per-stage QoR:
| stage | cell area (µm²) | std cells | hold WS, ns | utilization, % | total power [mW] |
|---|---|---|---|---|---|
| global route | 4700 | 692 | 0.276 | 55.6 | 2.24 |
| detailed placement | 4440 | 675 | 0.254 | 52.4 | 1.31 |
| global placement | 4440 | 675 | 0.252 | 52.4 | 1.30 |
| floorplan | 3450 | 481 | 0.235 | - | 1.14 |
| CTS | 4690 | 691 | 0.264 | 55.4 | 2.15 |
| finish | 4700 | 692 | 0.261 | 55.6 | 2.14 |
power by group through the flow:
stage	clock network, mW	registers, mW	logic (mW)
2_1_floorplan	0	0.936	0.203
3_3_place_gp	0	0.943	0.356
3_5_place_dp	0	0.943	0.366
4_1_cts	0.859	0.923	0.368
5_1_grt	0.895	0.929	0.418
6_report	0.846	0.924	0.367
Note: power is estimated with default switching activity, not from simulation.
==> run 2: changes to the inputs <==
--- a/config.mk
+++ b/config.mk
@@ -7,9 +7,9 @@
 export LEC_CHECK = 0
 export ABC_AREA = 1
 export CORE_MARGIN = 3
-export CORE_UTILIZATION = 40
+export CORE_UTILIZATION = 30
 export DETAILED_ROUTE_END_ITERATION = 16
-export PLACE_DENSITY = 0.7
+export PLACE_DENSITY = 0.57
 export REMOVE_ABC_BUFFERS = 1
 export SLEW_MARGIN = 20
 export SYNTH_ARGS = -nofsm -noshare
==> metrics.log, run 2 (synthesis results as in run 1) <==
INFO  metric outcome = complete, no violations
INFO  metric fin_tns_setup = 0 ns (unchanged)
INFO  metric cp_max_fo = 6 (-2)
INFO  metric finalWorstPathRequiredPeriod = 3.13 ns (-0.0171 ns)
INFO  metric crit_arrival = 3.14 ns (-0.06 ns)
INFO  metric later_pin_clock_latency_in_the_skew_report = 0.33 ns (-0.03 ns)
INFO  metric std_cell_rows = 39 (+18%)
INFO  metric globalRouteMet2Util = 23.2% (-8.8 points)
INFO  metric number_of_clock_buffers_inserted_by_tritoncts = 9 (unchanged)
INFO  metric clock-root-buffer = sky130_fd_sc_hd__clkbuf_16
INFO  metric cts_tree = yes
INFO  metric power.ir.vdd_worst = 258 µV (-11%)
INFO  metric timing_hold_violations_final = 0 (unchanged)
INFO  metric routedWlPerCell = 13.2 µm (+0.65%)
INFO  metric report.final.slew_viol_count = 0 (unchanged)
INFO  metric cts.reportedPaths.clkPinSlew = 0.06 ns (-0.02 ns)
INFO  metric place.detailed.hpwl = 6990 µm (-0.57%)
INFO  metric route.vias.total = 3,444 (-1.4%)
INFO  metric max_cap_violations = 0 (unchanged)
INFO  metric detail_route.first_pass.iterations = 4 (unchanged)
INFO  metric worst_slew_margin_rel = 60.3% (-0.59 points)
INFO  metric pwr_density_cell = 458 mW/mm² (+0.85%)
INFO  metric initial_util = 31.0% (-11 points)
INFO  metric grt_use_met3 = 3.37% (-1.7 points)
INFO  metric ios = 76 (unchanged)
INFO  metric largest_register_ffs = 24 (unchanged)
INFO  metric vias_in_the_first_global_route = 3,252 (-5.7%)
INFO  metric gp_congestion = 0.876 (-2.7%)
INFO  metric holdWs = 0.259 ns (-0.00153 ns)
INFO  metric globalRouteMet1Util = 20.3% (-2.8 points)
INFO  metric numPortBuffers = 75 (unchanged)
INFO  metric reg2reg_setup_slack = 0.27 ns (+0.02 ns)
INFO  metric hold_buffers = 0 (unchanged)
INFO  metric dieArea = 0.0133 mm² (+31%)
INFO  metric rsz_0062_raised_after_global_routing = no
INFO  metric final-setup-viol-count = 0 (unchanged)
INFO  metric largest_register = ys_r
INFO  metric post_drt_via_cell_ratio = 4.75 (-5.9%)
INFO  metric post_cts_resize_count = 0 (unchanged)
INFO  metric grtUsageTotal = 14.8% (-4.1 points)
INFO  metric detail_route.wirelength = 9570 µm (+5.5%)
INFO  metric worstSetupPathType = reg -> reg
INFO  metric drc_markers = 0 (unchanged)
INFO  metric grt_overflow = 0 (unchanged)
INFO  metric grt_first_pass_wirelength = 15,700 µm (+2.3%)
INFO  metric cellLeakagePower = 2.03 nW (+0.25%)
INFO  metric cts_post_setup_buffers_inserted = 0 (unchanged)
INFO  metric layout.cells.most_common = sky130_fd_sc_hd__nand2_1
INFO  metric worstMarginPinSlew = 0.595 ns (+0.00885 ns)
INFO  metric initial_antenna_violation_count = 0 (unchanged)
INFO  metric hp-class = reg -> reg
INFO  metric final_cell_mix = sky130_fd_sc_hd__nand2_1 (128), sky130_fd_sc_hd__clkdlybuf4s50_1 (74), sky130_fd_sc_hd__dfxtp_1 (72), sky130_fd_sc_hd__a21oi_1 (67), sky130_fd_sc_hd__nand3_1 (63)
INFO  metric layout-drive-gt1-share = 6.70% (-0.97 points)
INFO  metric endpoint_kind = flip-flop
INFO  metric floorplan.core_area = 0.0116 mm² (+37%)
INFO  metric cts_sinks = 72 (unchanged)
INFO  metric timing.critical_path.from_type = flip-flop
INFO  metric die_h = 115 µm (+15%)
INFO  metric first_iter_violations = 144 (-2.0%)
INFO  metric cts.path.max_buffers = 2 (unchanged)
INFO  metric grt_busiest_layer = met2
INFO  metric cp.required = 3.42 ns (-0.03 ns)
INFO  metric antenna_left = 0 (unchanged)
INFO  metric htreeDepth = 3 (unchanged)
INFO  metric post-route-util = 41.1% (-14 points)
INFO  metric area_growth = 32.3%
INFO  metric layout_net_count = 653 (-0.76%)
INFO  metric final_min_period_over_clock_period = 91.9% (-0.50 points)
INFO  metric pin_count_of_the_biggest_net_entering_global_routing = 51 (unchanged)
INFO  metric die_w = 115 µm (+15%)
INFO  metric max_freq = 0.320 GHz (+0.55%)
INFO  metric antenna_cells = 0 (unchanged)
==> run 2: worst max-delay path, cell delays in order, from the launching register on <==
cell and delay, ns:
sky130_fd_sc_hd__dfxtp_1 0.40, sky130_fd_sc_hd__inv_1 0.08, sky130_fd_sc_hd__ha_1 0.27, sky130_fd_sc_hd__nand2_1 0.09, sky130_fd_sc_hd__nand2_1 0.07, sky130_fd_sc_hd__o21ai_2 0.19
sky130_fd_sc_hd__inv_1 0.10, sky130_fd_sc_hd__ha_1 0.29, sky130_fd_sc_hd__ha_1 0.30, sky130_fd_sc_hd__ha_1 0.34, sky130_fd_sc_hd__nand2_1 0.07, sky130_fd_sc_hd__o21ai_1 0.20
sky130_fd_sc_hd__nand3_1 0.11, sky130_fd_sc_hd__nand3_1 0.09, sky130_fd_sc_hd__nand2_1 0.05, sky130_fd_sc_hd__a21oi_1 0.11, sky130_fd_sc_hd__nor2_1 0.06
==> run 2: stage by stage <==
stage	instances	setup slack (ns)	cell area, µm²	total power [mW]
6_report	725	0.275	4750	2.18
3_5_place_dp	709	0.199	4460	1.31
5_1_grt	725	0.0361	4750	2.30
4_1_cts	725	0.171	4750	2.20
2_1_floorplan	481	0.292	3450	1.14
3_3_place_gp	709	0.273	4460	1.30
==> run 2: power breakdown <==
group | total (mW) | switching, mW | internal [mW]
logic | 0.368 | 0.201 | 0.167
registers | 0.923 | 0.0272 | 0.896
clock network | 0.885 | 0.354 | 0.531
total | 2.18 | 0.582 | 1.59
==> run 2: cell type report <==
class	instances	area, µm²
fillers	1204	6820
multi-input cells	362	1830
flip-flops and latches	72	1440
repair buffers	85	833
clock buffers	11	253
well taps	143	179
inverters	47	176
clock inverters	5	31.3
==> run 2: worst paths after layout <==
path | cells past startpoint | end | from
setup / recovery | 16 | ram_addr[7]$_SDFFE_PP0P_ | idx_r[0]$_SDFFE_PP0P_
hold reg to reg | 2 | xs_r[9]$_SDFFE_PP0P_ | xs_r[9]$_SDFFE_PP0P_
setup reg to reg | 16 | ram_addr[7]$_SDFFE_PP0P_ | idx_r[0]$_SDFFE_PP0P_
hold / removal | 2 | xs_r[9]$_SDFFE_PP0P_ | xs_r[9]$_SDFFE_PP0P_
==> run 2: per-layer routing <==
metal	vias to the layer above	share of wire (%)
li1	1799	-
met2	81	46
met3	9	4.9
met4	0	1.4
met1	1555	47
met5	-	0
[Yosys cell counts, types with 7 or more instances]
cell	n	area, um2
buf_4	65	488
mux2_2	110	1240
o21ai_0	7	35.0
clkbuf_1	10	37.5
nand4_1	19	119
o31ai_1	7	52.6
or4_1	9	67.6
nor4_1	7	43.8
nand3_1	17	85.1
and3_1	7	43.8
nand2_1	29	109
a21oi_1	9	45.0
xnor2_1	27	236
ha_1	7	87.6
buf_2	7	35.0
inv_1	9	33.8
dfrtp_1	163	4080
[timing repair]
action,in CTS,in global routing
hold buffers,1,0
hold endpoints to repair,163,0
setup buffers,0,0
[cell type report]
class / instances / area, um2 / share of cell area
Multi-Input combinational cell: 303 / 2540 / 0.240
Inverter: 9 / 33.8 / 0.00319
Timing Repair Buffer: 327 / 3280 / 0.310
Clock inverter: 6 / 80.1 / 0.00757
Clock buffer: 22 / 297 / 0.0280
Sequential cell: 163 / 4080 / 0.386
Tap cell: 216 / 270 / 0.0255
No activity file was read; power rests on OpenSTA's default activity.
`src/rtl/kw_fifo_pop_stage.sv`:
```
// Pop-side adapter: issues FIFO pops against the empty flag, absorbs the RAM read
// latency in a small circular buffer and presents a registered valid/ready stream.
module kw_fifo_pop_stage #(
    parameter int unsigned DATA_WIDTH   = 16,
    parameter int unsigned READ_LATENCY = 1,
    parameter int unsigned BUF_DEPTH    = READ_LATENCY + 1
) (
    input  logic                               clock,
    input  logic                               reset_n,
    input  logic                               fifo_empty,
    output logic                               fifo_pop_req,
    input  logic [DATA_WIDTH-1:0]              fifo_data,
    output logic                               m_valid,
    input  logic                               m_ready,
    output logic [DATA_WIDTH-1:0]              m_data,
    output logic [$clog2(BUF_DEPTH+1)-1:0]     buf_count,
    output logic [1:0]                         inflight
);

    localparam int unsigned CW = $clog2(BUF_DEPTH + 1);
    localparam int unsigned PW = (BUF_DEPTH > 1) ? $clog2(BUF_DEPTH) : 1;
    localparam int unsigned SW = 4;

    logic [DATA_WIDTH-1:0] r_mem [BUF_DEPTH];
    logic [PW-1:0]         r_rd_ptr;
    logic [PW-1:0]         r_wr_ptr;
    logic [CW-1:0]         r_count;
    logic                  r_valid;
    logic [DATA_WIDTH-1:0] r_head;

    logic                  w_take;
    logic                  w_pop;
    logic                  w_capture;
    logic [1:0]            w_inflight;
    logic [SW-1:0]         w_occ_net;
    logic [PW-1:0]         w_rd_ptr_nxt;
    logic [PW-1:0]         w_wr_ptr_nxt;
    logic [CW-1:0]         w_count_nxt;
    logic [DATA_WIDTH-1:0] w_head_nxt;

    function automatic logic [PW-1:0] ptr_inc(input logic [PW-1:0] p);
        return (p == PW'(BUF_DEPTH - 1)) ? '0 : p + PW'(1);
    endfunction

    // In-flight tracker: one pop-valid bit per cycle of read latency
    if (READ_LATENCY == 0) begin : g_lat0
        assign w_capture  = w_pop;
        assign w_inflight = 2'd0;
    end else begin : g_latn
        logic [READ_LATENCY-1:0] r_pend;

        always_ff @(posedge clock or negedge reset_n) begin
            if (!reset_n) begin
                r_pend <= '0;
            end else begin
                r_pend <= READ_LATENCY'({r_pend, w_pop});
            end
        end

        assign w_capture = r_pend[READ_LATENCY-1];

        always_comb begin
            w_inflight = 2'd0;
            for (int i = 0; i < int'(READ_LATENCY); i++) begin
                w_inflight = w_inflight + 2'(r_pend[i]);
            end
        end
    end

    // Pop only if the word is guaranteed a buffer slot once it lands
    assign w_take    = r_valid & m_ready;
    assign w_occ_net = SW'(r_count) + SW'(w_inflight) - SW'(w_take);
    assign w_pop     = reset_n & ~fifo_empty & (w_occ_net < SW'(BUF_DEPTH));

    assign w_rd_ptr_nxt = w_take    ? ptr_inc(r_rd_ptr) : r_rd_ptr;
    assign w_wr_ptr_nxt = w_capture ? ptr_inc(r_wr_ptr) : r_wr_ptr;
    assign w_count_nxt  = r_count + CW'(w_capture) - CW'(w_take);

    // Next head comes straight from the capture path when it lands on the new head slot
    assign w_head_nxt = (w_capture && (r_wr_ptr == w_rd_ptr_nxt)) ? fifo_data
                                                                   : r_mem[w_rd_ptr_nxt];

    always_ff @(posedge clock or negedge reset_n) begin
        if (!reset_n) begin
            for (int i = 0; i < int'(BUF_DEPTH); i++) begin
                r_mem[i] <= '0;
            end
            r_rd_ptr <= '0;
            r_wr_ptr <= '0;
            r_count  <= '0;
            r_valid  <= 1'b0;
            r_head   <= '0;
        end else begin
            if (w_capture) begin
                r_mem[r_wr_ptr] <= fifo_data;
            end
            r_rd_ptr <= w_rd_ptr_nxt;
            r_wr_ptr <= w_wr_ptr_nxt;
            r_count  <= w_count_nxt;
            r_valid  <= (w_count_nxt != '0);
            r_head   <= w_head_nxt;
        end
    end

    assign fifo_pop_req = w_pop;
    assign m_valid      = r_valid;
    assign m_data       = r_head;
    assign buf_count    = r_count;
    assign inflight     = w_inflight;

endmodule

```
===== src/rtl/logic_operand_sequencer.sv =====
// Sequential front end for a combinational W-bit logic unit: collects A then B
// from a serial valid/ready bus, registers the unit's result and hands it downstream.
// Optional macro LOGIC_OPSEQ_ZERO_FLAG_EN adds a registered dout_zero flag.
module logic_operand_sequencer #(
  parameter int W     = 4,
  parameter int CNT_W = 8
) (
  input  logic             clk,
  input  logic             rst_n,
  input  logic             clear,
  input  logic [W-1:0]     din,
  input  logic             din_valid,
  output logic             din_ready,
  output logic [W-1:0]     op_a,
  output logic [W-1:0]     op_b,
  input  logic [W-1:0]     op_result,
  output logic [W-1:0]     dout,
  output logic             dout_valid,
  input  logic             dout_ready,
  output logic             busy,
  output logic [CNT_W-1:0] op_count
`ifdef LOGIC_OPSEQ_ZERO_FLAG_EN
  ,
  output logic             dout_zero
`endif
);

  typedef enum logic [1:0] {
    WAIT_A = 2'd0,
    WAIT_B = 2'd1,
    EXEC   = 2'd2,
    OUT    = 2'd3
  } state_t;

  state_t state;

  // din_ready is decoded from state alone so it never depends on din_valid.
  assign din_ready = (state == WAIT_A) || (state == WAIT_B);
  assign busy      = (state != WAIT_A);

  // NOTE: all state below uses non-blocking assignments so every register
  // samples pre-edge values; blocking here would create order-dependent races.
  always_ff @(posedge clk or negedge rst_n) begin
    if (!rst_n) begin
      state      <= WAIT_A;
      op_a       <= '0;
      op_b       <= '0;
      dout       <= '0;
      dout_valid <= 1'b0;
      op_count   <= '0;
`ifdef LOGIC_OPSEQ_ZERO_FLAG_EN
      dout_zero  <= 1'b0;
`endif
    end else if (clear) begin
      // Abort only the handshake state; operands, result and count are kept.
      state      <= WAIT_A;
      dout_valid <= 1'b0;
`ifdef LOGIC_OPSEQ_ZERO_FLAG_EN
      dout_zero  <= 1'b0;
`endif
    end else begin
      case (state)
        WAIT_A: begin
          if (din_valid && din_ready) begin
            op_a  <= din;
            state <= WAIT_B;
          end
        end
        WAIT_B: begin
          if (din_valid && din_ready) begin
            op_b  <= din;
            state <= EXEC;
          end
        end
        EXEC: begin
          dout       <= op_result;
          dout_valid <= 1'b1;
`ifdef LOGIC_OPSEQ_ZERO_FLAG_EN
          dout_zero  <= (op_result == '0);
`endif
          state      <= OUT;
        end
        OUT: begin
          if (dout_ready) begin
            dout_valid <= 1'b0;
`ifdef LOGIC_OPSEQ_ZERO_FLAG_EN
            dout_zero  <= 1'b0;
`endif
            op_count   <= op_count + CNT_W'(1);
            state      <= WAIT_A;
          end
        end
        default: state <= WAIT_A;
      endcase
    end
  end

endmodule


===== config.mk =====
export PLATFORM = sky130hd
export DESIGN_NAME = logic_operand_sequencer
export DESIGN_NICKNAME = d
export VERILOG_FILES = /design/src/rtl/logic_operand_sequencer.sv
export SDC_FILE = /design/constraint.sdc
export NUM_CORES = 1
export LEC_CHECK = 0
export CORE_MARGIN = 8
export CORE_UTILIZATION = 44
export CTS_CLUSTER_SIZE = 20
export DETAILED_ROUTE_END_ITERATION = 10
export PLACE_DENSITY = 0.82
export SLEW_MARGIN = 20
export SYNTH_ARGS = -nofsm -noshare
export SYNTH_HDL_FRONTEND = slang
export SYNTH_SLANG_ARGS = --single-unit

===== constraint.sdc =====
create_clock -name clk -period 1.7 [get_ports clk]
set_input_delay 0.17 -clock clk [delete_from_list [all_inputs] [get_ports clk]]
set_output_delay 0.17 -clock clk [all_outputs]
set_load 0.03 [all_outputs]

==> flow_metrics.tcl <==
set metrics [dict create \
    drt_wl_total_um 2210 \
    die_h_um 64.8 \
    seq_area_um2 576 \
    worstSetupEndpointType "output port" \
    start_util_pct 46.9 \
    ios 36 \
    powerDensity_mw_per_mm2 1640 \
    path_class "register to output port" \
    post-place-ws_ns 0.0152 \
    nFillCells 171 \
    final_cells 156 \
    synth_area_leaders "dfrtp_1, mux2_2, ha_1" \
    seqPwrFrac_pct 34.1 \
    postCtsHoldBufs 0 \
    crit_arrival_ns 1.43 \
    max_clock_freq_mhz 624 \
    core_area_mm2 0.00223 \
    ys_ff_latch 23 \
    clkPwrFrac_pct 9.7 \
    final_cell_mix "clkdlybuf4s50_1, dfrtp_1, mux2_2, nand2_1, buf_4" \
    num_antenna_cells 0 \
    grt_usage_pct 11.2 \
    yosysTopAreaCell "dfrtp_1" \
    place.gp.congestion 0.689 \
    firstDrtPassIters 3 \
    synth_edf_count 0 \
    post-place-cells 152 \
    die-area_mm2 0.00420 \
    synthCells 82 \
    htreeDepth 1 \
    cts_setup_buffers 0 \
    period_share_pct 94.2 \
    yosysSeqAreaShare_pct 54.9 \
    hold_violations 0 \
    reg2regPathDepth 6 \
    hpwlAfterDp_um 1830 \
    synth_area_per_cell_um2 12.8 \
    path_clk_slew_ns 0.12 \
    switching_power_mw 1.00 \
    grt_pass1_vias 810 \
    setup_violations 0 \
    vias 765 \
    ctsResizeCount 4 \
    drt-initial-drc-count 6 \
    synth_top_area_share_pct 54.9 \
    grt-ovfl-total 0 \
    slew_viol_final 0 \
    cts_buffer_depth 2 \
    cts_buffers 3 \
    p_leak_nw 0.727 \
    holdWs_ns 0.203 \
    r2r_end "state[0]$_DFFE_PN0P_" \
    async_flop_share_pct 100 \
    power.internal_mw 1.47 \
    multi_input_area_um2 464 \
    cp-start-kind "register" \
    cts_num_sinks 23 \
    synthDistinctLibCells 20 \
    swShare_pct 40.5 \
    tightest_slew_ns 0.332 \
    synth.net_count 101 \
    routedWlPerCell_um 14.2 \
    ir_drop_v 0.00122 \
    cts-root-buf "clkbuf_4" \
    relSlewSlack_pct 77.8 \
    layout.nets 148 \
    design_power_total_mw 2.48 \
    rows 17 \
    fin_ws_ns 0.0987 \
    status "finished, final reports clean" \
    port-buffer-count 35 \
    yosysWarnings 0 \
    max-cap-violations 0 \
    grt_max_degree 24 \
    synthFlopType "dfrtp_1" \
    combPwrFrac_pct 56.2 \
    ant_nets 0 \
    grt_pass1_wl_um 3770 \
    timing.rr.start "state[0]$_DFFE_PN0P_" \
    syn_to_final_growth_pct 44.2 \
    die_x_um 64.8 \
    antenna_found_initial 0 \
    crit_required_ns 1.53 \
    worstPathMaxFanout 3 \
    rrSetupSlack_ns 0.14 \
    period_needed_ns 1.60 \
    rsz0062_at_grt "no" \
    cts_tree "built" \
    drive_above_1_share_pct 21.9 \
    mostFrequentLayoutCell "clkdlybuf4s50_1" \
    vias_per_cell 4.90 \
    clk_latency_ns 0.30 \
    drc 0 \
    syn_area_mm2 0.00105 \
    fin_skew_ns 0.00463 \
    hp-class "input pin to asynchronous set/reset pin" \
]
-- per-stage QoR --
stage / instance area [µm²] / TNS [ns] / util, %
2_1_floorplan: 1050 / 0 / -
3_3_place_gp: 1490 / 0 / 66.6
3_5_place_dp: 1490 / 0 / 66.6
4_1_cts: 1510 / -0.0138 / 67.7
5_1_grt: 1510 / 0 / 67.7
6_report: 1510 / 0 / 67.7
-- worst max-delay path, cell delays in order, from the launching register on --
cell	delay, ns
dfrtp_1	0.39
inv_1	0.06
ha_1	0.22
or2_2	0.28
buf_2	0.18
-- cell type report --
class	count	area share (%)
Clock buffer	4	1.74
Tap cell	28	2.32
Timing Repair Buffer	42	26.4
Sequential cell	23	38.1
Multi-Input combinational cell	56	30.7
Inverter	3	0.745
-- synthesized netlist by cell type (all sizes together) (2+ instances only) --
master / number
inv: 3
nor3: 2
dfrtp: 23
mux2: 13
nand2: 9
xor2: 6
nor2: 4
nor2b: 3
ha: 6
a21oi: 3
-- sequential cells by signal, indices dropped and copies added (netlist names) --
register,flops
op_b,4
op_a,4
op_count,8
dout_valid,1
state,2
dout,4
-- how the worst max path moves through the flow --
stage,start,to,slack [ns],cells after the start
after CTS,state[0]$_DFFE_PN0P_,din_ready,-0.01,4
after detailed placement,state[0]$_DFFE_PN0P_,din_ready,0.02,4
final,state[0]$_DFFE_PN0P_,din_ready,0.1,4
after global placement,state[0]$_DFFE_PN0P_,din_ready,0.05,4
after floorplan,state[0]$_DFFE_PN0P_,dout[0]$_DFFE_PN0P_,0.30,4
after global routing,op_count[3]$_DFFE_PN0P_,op_count[3],0.02,1
-- power groups by stage --
stage | Combinational, mW | Sequential, mW | Clock (mW)
floorplan | 0.437 | 1.19 | 0
global placement | 1.41 | 0.839 | 0
detailed placement | 1.44 | 0.858 | 0
CTS | 1.42 | 0.848 | 0.249
global route | 1.48 | 0.874 | 0.274
finish | 1.39 | 0.844 | 0.241
-- metal layers --
layer  global-route usage (%)  vias to the layer above  part of all wire (%)
li1                         -                      370                     -
met1                     12.2                      371                    39
met2                     18.1                       22                    50
met3                     5.67                        2                    11
met4                     4.09                        0                  0.63
met5                        0                        -                     0
-- cell families after synthesis --
family,after synthesis,synth area share (%)
XOR/XNOR,7,5.85
AO/OA/AOI/OAI,6,3.70
buffers and inverters,3,1.07
multiplexers,13,14.0
adder cells (fa/ha/maj),6,7.16
AND/OR/NAND/NOR,24,13.4
flip-flops,23,54.9
(Power assumes the default switching activity.)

· · · · · · ·

All lines holding the word "with" must be found in the listing and copied.

Response box:
Note: power is estimated with default switching activity, not from simulation.
[Yosys cell counts, types with 7 or more instances]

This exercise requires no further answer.